Though a stroll through the feminine product aisle at your favorite drugstore (or a quick internet search of “feminine hygiene”) will bombard you with flowery products claiming to be just the thing to keep your delicate areas clean, are they really necessary?
Our short answer is no, but there are several reasons why. The biggest one is that in most cases, a wide range of vaginal scents are normal and healthy. The vagina and the area around it (groin skin, vulva, etc.) contain important bacteria that are a part of our healthy microbiome, as well as special sweat glands. These all produce a natural odor that may become stronger at times, such as during heavy exercise, during your menstrual period, pregnancy, or after sex.
But if you rely on heavily scented feminine washes to freshen up, those chemicals and perfumes can make you prone to problems like urinary and yeast infections, or may otherwise exacerbate the problem you’re trying to solve.
Though you do want to keep your nether regions clean, there are great ways to do so without harmfully disrupting the ongoing cleansing process your vagina does marvelously all by itself.
Let It Breathe
Air flow and avoiding dampness are two ways to keep your vagina fresh without touching a bar of soap. Contrary to popular style trends, Lycra and spandex undergarments, yoga pants, or even leggings can trap organisms and produce more odor. More breathable cotton undergarments — or nothing at all, particularly at night while sleeping — will give everything down there a breath of fresh air.
Also be sure to remove wet or damp undergarments, workout wear, or a bathing suit as soon as possible. And avoid wearing panty liners or pads unless absolutely necessary, as these trap more moisture next to the skin and can increase odor.
Keep It On the Outside
Cleaning your vagina should be a gentle process for the outer area you can easily reach. Inserting douches, other feminine hygiene products, or soapy even soapy fingers, can cause an overproduction of harmful bacteria which could actually increase strong odor. If you already have an infection, douches can push these germs further up inside to your uterus, ovaries or fallopian tubes. Yeast infections, bacterial vaginosis, and pelvic inflammatory disease are all possible results of douching.
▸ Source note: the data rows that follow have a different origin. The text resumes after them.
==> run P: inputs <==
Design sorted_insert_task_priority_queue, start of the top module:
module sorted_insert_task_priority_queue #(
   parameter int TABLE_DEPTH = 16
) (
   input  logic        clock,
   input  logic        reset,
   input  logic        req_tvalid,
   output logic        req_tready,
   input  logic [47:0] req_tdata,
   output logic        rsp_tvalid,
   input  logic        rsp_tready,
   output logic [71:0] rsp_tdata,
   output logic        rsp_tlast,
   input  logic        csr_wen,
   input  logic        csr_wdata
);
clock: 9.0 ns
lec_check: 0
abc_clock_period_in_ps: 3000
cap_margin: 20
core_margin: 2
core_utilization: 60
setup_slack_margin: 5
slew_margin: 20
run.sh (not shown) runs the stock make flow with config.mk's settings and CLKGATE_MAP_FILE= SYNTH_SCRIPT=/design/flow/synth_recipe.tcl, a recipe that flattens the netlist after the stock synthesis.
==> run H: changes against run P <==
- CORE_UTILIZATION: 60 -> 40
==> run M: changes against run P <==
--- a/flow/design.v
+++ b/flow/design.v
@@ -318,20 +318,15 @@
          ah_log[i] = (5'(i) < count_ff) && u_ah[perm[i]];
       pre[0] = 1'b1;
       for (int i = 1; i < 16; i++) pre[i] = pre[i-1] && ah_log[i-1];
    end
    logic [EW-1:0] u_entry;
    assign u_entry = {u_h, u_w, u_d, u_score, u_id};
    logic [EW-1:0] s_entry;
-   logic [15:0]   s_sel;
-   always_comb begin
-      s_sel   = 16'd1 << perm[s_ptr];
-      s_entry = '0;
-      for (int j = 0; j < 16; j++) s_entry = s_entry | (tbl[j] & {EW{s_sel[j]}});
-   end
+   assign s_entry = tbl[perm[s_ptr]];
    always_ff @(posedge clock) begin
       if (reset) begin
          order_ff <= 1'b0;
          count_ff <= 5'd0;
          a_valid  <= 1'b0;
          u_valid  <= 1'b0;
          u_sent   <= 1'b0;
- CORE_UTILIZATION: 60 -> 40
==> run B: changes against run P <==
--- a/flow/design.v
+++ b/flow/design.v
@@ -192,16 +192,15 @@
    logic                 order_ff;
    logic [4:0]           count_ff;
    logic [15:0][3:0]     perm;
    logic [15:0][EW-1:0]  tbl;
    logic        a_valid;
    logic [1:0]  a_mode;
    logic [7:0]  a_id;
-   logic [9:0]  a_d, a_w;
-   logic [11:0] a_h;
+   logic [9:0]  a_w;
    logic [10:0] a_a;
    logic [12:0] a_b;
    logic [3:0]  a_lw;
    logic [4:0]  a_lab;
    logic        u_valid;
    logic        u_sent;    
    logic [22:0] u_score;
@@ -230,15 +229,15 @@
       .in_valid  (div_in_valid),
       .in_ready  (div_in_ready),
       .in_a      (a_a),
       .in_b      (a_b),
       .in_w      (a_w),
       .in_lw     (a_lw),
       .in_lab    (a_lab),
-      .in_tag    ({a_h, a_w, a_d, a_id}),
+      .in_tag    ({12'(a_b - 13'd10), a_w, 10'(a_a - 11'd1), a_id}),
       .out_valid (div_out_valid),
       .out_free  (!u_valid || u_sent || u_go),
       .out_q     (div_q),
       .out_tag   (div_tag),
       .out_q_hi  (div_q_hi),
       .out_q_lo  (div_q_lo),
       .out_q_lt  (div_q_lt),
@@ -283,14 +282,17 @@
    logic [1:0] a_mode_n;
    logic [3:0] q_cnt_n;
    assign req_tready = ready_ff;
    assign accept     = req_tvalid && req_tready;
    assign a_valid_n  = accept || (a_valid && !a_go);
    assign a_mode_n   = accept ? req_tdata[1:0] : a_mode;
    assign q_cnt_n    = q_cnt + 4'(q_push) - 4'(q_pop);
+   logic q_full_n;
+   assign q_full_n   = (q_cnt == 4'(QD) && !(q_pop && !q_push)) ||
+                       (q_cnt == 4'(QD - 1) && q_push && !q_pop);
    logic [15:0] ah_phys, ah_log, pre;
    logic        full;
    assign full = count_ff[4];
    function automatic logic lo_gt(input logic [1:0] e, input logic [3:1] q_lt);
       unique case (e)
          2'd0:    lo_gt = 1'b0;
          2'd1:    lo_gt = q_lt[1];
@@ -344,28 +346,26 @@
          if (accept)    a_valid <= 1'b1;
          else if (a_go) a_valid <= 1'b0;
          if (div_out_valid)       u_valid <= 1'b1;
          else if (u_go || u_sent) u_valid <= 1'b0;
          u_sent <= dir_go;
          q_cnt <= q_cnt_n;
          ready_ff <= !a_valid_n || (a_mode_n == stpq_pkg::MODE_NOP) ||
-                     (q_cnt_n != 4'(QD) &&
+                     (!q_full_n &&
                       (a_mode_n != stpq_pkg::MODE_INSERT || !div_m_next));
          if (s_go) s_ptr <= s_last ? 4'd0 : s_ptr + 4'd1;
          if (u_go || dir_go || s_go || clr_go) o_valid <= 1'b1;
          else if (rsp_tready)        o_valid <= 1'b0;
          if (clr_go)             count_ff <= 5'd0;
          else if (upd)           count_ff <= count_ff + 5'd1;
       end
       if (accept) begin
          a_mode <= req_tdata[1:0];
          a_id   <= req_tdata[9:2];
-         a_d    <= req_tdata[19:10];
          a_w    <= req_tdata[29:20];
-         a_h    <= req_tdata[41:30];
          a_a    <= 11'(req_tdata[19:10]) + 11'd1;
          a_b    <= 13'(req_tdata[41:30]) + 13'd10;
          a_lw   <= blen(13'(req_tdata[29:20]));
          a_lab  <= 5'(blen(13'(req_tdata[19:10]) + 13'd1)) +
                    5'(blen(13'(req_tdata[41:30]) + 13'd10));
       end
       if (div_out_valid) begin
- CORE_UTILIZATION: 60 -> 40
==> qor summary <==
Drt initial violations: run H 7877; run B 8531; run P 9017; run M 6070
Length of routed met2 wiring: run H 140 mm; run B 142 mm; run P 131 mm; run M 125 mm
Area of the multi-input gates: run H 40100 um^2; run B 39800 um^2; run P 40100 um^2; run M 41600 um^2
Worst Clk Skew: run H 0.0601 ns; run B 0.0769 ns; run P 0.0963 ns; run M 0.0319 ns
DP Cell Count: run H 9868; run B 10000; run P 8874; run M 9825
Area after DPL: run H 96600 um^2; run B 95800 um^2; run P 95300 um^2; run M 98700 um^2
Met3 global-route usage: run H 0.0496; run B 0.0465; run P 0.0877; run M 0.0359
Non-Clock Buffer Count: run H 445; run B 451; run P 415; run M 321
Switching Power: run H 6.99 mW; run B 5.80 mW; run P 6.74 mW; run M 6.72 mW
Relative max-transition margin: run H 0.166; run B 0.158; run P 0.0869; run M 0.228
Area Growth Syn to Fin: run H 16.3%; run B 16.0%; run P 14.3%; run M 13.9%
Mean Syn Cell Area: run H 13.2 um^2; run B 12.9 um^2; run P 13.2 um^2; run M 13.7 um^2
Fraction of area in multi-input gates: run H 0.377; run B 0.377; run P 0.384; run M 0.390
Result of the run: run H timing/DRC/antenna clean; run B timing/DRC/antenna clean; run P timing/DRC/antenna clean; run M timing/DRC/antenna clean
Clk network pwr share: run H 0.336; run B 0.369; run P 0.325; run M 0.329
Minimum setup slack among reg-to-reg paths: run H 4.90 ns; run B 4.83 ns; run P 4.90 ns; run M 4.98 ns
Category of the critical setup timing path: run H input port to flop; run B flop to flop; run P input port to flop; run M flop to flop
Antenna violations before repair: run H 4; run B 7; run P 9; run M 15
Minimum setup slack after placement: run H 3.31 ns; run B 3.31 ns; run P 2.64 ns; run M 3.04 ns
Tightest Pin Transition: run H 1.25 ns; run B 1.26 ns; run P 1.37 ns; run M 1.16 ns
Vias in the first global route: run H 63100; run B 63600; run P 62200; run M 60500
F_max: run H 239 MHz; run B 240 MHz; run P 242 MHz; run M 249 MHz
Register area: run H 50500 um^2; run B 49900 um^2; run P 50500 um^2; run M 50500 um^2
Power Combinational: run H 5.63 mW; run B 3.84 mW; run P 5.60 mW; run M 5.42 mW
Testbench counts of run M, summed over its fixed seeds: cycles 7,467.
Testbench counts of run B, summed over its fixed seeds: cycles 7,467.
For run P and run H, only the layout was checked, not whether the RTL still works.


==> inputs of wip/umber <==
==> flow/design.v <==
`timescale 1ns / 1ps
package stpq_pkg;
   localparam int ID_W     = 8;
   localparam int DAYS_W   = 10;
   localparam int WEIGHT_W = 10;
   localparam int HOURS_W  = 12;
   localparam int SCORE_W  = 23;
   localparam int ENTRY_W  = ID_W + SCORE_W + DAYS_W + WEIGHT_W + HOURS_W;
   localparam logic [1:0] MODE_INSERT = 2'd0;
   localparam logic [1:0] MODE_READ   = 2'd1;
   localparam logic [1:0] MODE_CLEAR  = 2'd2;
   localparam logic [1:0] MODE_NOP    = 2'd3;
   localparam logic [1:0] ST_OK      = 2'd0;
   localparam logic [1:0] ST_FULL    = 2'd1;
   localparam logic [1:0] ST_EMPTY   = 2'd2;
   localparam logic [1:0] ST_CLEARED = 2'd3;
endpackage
This is an optimization exercise on Yosys and OpenROAD, whose aim is small area, a short achievable clock period and few clock cycles per item, not a production implementation.
Where RTL was checked, it was by simulation tests only, not by an equivalence proof against the original.
The clock port is modelled as an ideal driver; clocking choices that lean on that would not hold on a real chip.
No activity file was given, so power comes from the tool's default toggle rates.

==> inputs of run a <==
==> flow/design.v (excerpt) <==
module dot_product_sequencer #(
    parameter int unsigned ADDR_W = 10,
    parameter int unsigned LEN_W  = 10
) (
    input  logic              clk,
    input  logic              rst,
    input  logic              start,
    input  logic [LEN_W-1:0]  len,
    input  logic [ADDR_W-1:0] a_base,
    input  logic [ADDR_W-1:0] b_base,
    output logic              mem_rd,
    output logic [ADDR_W-1:0] mem_addr_a,
    output logic [ADDR_W-1:0] mem_addr_b,
    input  logic [31:0]       mem_rdata_a,
    input  logic [31:0]       mem_rdata_b,
    output logic              busy,
    output logic              done,
    output logic [31:0]       result
);
    logic              r_busy;
    logic              r_rd;        
    logic              r_rd_q;      
    logic              r_t1, r_t2, r_t3;   
    logic              r_done;
    logic              r_keep;      
    logic [LEN_W-1:0]  r_cnt;
    logic [ADDR_W-1:0] r_addr_a;
    logic [ADDR_W-1:0] r_addr_b;
    logic [31:0]       r_result;
    logic              w_accept;
    logic              w_len_nz;
    assign w_accept = start && !r_busy;
    assign w_len_nz = (len != '0);
    always_ff @(posedge clk) begin
        if (rst) begin
            r_busy   <= 1'b0;
            r_rd     <= 1'b0;
            r_rd_q   <= 1'b0;
            r_t1     <= 1'b0;
            r_t2     <= 1'b0;
            r_t3     <= 1'b0;
            r_done   <= 1'b0;
        end else begin
            r_rd_q <= r_rd;
            r_t1   <= (r_rd && (r_cnt == LEN_W'(1))) || (w_accept && !w_len_nz);
            r_t2   <= r_t1;
            r_t3   <= r_t2;
            r_done <= r_t3;
            if (w_accept) begin
                r_busy <= 1'b1;
  ...
==> flow/config.mk <==
export PLATFORM = sky130hd
export DESIGN_NAME = dot_product_sequencer
export DESIGN_NICKNAME = dot_product_sequencer
export VERILOG_FILES = /design/flow/design.v
export SDC_FILE = /design/flow/constraint.sdc
export NUM_CORES = 4
export LEC_CHECK = 0
export CAP_MARGIN = 20
export CORE_MARGIN = 2
export CORE_UTILIZATION = 60
export SLEW_MARGIN = 20
==> flow/constraint.sdc <==
create_clock -name core_clock -period 12.0 [get_ports {clk}]
set_input_delay 2.4000 -clock core_clock [delete_from_list [all_inputs] [get_ports {clk}]]
set_output_delay 2.4000 -clock core_clock [all_outputs]
set_load 0.01 [all_outputs]
standard.sh (not shown) runs the stock make flow with config.mk's settings and CLKGATE_MAP_FILE= SYNTH_SCRIPT=/design/flow/synth_recipe.tcl, a recipe that flattens the netlist after the stock synthesis.
==> flow/flow/run.sh <==
#!/bin/bash
set -e
export SETUP_SLACK_MARGIN=7.7
export BUFFER_PORTS_ARGS="-buffer_cell sky130_fd_sc_hd__buf_1"
R=orfs/results/sky130hd/dot_product_sequencer/base
bash standard.sh synth > synth.log 2>&1
cp $R/1_2_yosys.v 1_2_yosys.standard.v
python3 flow/fapol.py 1_2_yosys.standard.v $R/1_2_yosys.v > fapol.log 2>&1
bash standard.sh cts > cts.log 2>&1
SKEW_BUFS="sky130_fd_sc_hd__clkbuf_1 sky130_fd_sc_hd__clkbuf_1 sky130_fd_sc_hd__clkbuf_1 sky130_fd_sc_hd__clkbuf_8" SKEW_DB=$R/4_cts.odb openroad -no_init -exit flow/skew.tcl > skew.log 2>&1
bash standard.sh finish > standard.log 2>&1
Other scripts of this flow, unchanged in this note and not shown: flow/flow/fapol.py, flow/flow/skew.tcl
==> run b: changes against run a <==
==> flow/flow/run.sh (replaced) <==
#!/bin/bash
set -e
export SETUP_SLACK_MARGIN=7.8
export BUFFER_PORTS_ARGS="-buffer_cell sky130_fd_sc_hd__buf_1"
R=orfs/results/sky130hd/dot_product_sequencer/base
bash standard.sh synth > synth.log 2>&1
cp $R/1_2_yosys.v 1_2_yosys.standard.v
python3 flow/fapol.py 1_2_yosys.standard.v $R/1_2_yosys.v > fapol.log 2>&1
bash standard.sh cts > cts.log 2>&1
SKEW_BUFS="sky130_fd_sc_hd__clkbuf_1 sky130_fd_sc_hd__clkbuf_1 sky130_fd_sc_hd__clkbuf_8" SKEW_DB=$R/4_cts.odb openroad -no_init -exit flow/skew.tcl > skew.log 2>&1
bash standard.sh finish > standard.log 2>&1
==> results.txt <==
- Of run a and run b, run a has the higher total power (gap about 2.8%, measured against run b).
- In flip-flop and latch count, run a and run b do not differ.
- Final cell count: run a is larger than run b (0.58%).
- Of run a and run b, run b has the higher hold slack (gap 1.6 ps).
- Run a completed with no timing, DRC or antenna violations. Run b finished clean.
- Of run a and run b, run a has the higher critical path depth (gap 5).
- Clock skew: run a is higher than run b (71 ps).
- Final area is about the same in run a and run b.
- Of run b and run a, run a has the higher via count (gap about 0.9%, measured against run a).
- Maximum frequency: run a is lower than run b (3.5%).
- Die area is the same in run b and run a.
This is an optimization exercise on Yosys and OpenROAD, whose aim is small area, a short achievable clock period and few clock cycles per item, not a production implementation. Only simulation tests tie the RTL to the original design; equivalence was not proved. Power is estimated from default activity; no workload was simulated.

==> inputs of run M <==
==> flow/design.v <==
module matmult_result_serializer #(
  parameter int DATA_W = 64,
  parameter int N_ELEM = 25
) (
  input  logic                       clk,
  input  logic                       rst,
  input  logic                       in_valid,
  output logic                       in_accept,
  input  logic [N_ELEM*DATA_W-1:0]   in_c,
  output logic                       out_valid,
  input  logic                       out_ready,
  output logic [DATA_W-1:0]          out_data,
  output logic [4:0]                 out_index,
  output logic                       out_last,
  output logic [DATA_W-1:0]          out_sum,
  output logic                       out_sum_valid
);
  localparam logic [4:0] LAST_IDX = 5'(N_ELEM - 1);
  logic              bfree_q;              
  logic [DATA_W-1:0] buf_q [N_ELEM];
  logic [N_ELEM-1:0] bsel_q;               
  logic [DATA_W-1:0] r_q;                  
  logic              rv_q;
  logic [4:0]        ridx_q;
  logic              rlast_q;
  logic              rfirst_q;
  logic [DATA_W-1:0] sum_q;
  logic              sum_valid_q;
  logic              take;                 
  logic              rfree;                
  logic              rload;
  logic              xfer;
  logic [DATA_W-1:0] next_elem;
  logic [4:0]        ridx_d;
  assign take  = bfree_q & in_valid;
  assign rfree = ~rv_q | out_ready;
  assign rload = rfree & (~bfree_q | in_valid);
  assign xfer  = rv_q & out_ready;
  always_comb begin
    next_elem = in_c[DATA_W-1:0] & {DATA_W{bfree_q}};
    for (int i = 0; i < N_ELEM; i++) next_elem |= buf_q[i] & {DATA_W{bsel_q[i]}};
  end
  assign ridx_d = (bfree_q || rlast_q) ? 5'd0 : ridx_q + 5'd1;
  always_ff @(posedge clk) begin
    if (bfree_q) begin
      for (int i = 0; i < N_ELEM; i++) buf_q[i] <= in_c[i*DATA_W +: DATA_W];
    end
  end
  always_ff @(posedge clk) begin
    if (rst) begin
      bfree_q <= 1'b1;
      bsel_q  <= '0;
      rv_q    <= 1'b0;
    end else begin
      if (rload) rv_q <= 1'b1;
      else if (xfer) rv_q <= 1'b0;
      if (bfree_q) begin
        if (in_valid) begin
          bfree_q <= 1'b0;
          bsel_q  <= rfree ? N_ELEM'(2) : N_ELEM'(1);
        end
      end else if (rfree) begin
        bsel_q  <= bsel_q << 1;
        if (bsel_q[N_ELEM-1]) bfree_q <= 1'b1;
      end
    end
  end
  always_ff @(posedge clk) begin
    if (rload) begin
      r_q      <= next_elem;
      ridx_q   <= ridx_d;
      rlast_q  <= (ridx_d == LAST_IDX);
      rfirst_q <= (ridx_d == 5'd0);
    end
  end
  always_ff @(posedge clk) begin
    if (rst) begin
      sum_valid_q <= 1'b0;
    end else begin
      sum_valid_q <= xfer & rlast_q;
    end
    if (xfer) sum_q <= (sum_q & {DATA_W{~rfirst_q}}) + r_q;
  end
  assign in_accept     = bfree_q;
  assign out_valid     = rv_q;
  assign out_data      = r_q;
  assign out_index     = ridx_q;
  assign out_last      = rlast_q;
  assign out_sum       = sum_q;
  assign out_sum_valid = sum_valid_q;
endmodule
This is an optimization exercise on Yosys and OpenROAD, whose aim is small area, a short achievable clock period and few clock cycles, not a production implementation.
No functional check of the RTL was part of any run shown here.
Power and IR drop assume default switching activity.

## flow/design.v (module list and top-level ports; edited modules follow where they fit)
// module csa_level: 49 lines
// module param_wallace_multiplier: 3570 lines
module param_wallace_multiplier
#(
    parameter int WIDTH = 32
) (
    input  logic                 clk,
    input  logic                 rst,
    input  logic [WIDTH-1:0]     a,
    input  logic [WIDTH-1:0]     b,
    input  logic                 signed_mode,
    input  logic                 in_valid,
    output logic                 in_ready,
    output logic [2*WIDTH-1:0]   product,
    output logic                 out_valid,
    input  logic                 out_ready
);
  // ...
==> flow/flow/run.sh <==
#!/bin/bash
# Own layout flow: the standard ORFS flow, with Yosys's generic "abc -fast"
# inside "synth" skipped (SYNTH_ARGS=-noabc). That pass re-maps the
# XOR3/majority full-adder logic before ORFS's extract_fa, which then finds the
# adders in inverted form and leaves an inverter on most adder-to-adder nets.
# Everything else (registers, their names, the final ABC mapping, floorplan,
# placement, CTS, routing) is the standard flow.
set -euo pipefail
bash standard.sh SYNTH_ARGS=-noabc finish > standard_flow.log 2>&1
==> flow/standard.sh <==
#!/bin/bash
# synth_recipe.tcl (not shown) runs the flow's synth.tcl, then flattens the netlist and writes it again
# the make line also repeats each setting of config.mk as NAME=value (left out here)
make -C /OpenROAD-flow-scripts/flow DESIGN_CONFIG=/design/flow/config.mk WORK_HOME=/design/flow/orfs CLKGATE_MAP_FILE= SYNTH_SCRIPT=/design/flow/synth_recipe.tcl "${@:-finish}"
==> flow/config.mk <==
export PLATFORM = sky130hd
export DESIGN_NAME = param_wallace_multiplier
export DESIGN_NICKNAME = param_wallace_multiplier
export VERILOG_FILES = /design/flow/design.v
export SDC_FILE = /design/flow/constraint.sdc
export NUM_CORES = 4
export LEC_CHECK = 0
export ABC_CLOCK_PERIOD_IN_PS = 5000
export CAP_MARGIN = 20
export CORE_MARGIN = 2
export CORE_UTILIZATION = 40
export SETUP_SLACK_MARGIN = 4.0
export SLEW_MARGIN = 20
==> flow/constraint.sdc <==
create_clock -name core_clock -period 10.0 [get_ports {clk}]
set_input_delay 2.0000 -clock core_clock [delete_from_list [all_inputs] [get_ports {clk}]]
set_output_delay 2.0000 -clock core_clock [all_outputs]
set_load 0.01 [all_outputs]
Trust that your body is cleaning things exactly as needed all on its own, without the introduction of a foreign fluid.
A Simple Splash May Be Safest
The truth is, in many cases plain old water usually does the best job of keeping your vulva clean. Water is non-acidic, and doesn’t contain ingredients that could disrupt the pH balance inside your body or kill off the good bacteria that maintains vaginal harmony. Though using a gentle soap during your regular bathing is fine, if you’re self-conscious about your smell, try a splash of cool water and then gently dry things off.
When to See a Doctor
“In general, odors that indicate a problem should be easy to identify,” assures Covington Women’s Health Nurse Practitioner, Kerry Dewberry. “They’re the ones that make your face scrunch up or remind you of something dead. And if there’s a serious underlying cause, you’ll often be experiencing other symptoms, as well.”
Irritation, itching, burning, or pain could indicate bacterial vaginitis, a yeast infection, or possibly trichomoniasis, a common sexually transmitted infection. There’s a small chance that abnormal vaginal order could also indicate vaginal or cervical cancer, but your regular annual OBGYN exams will be one of the ways you’re already monitoring for that.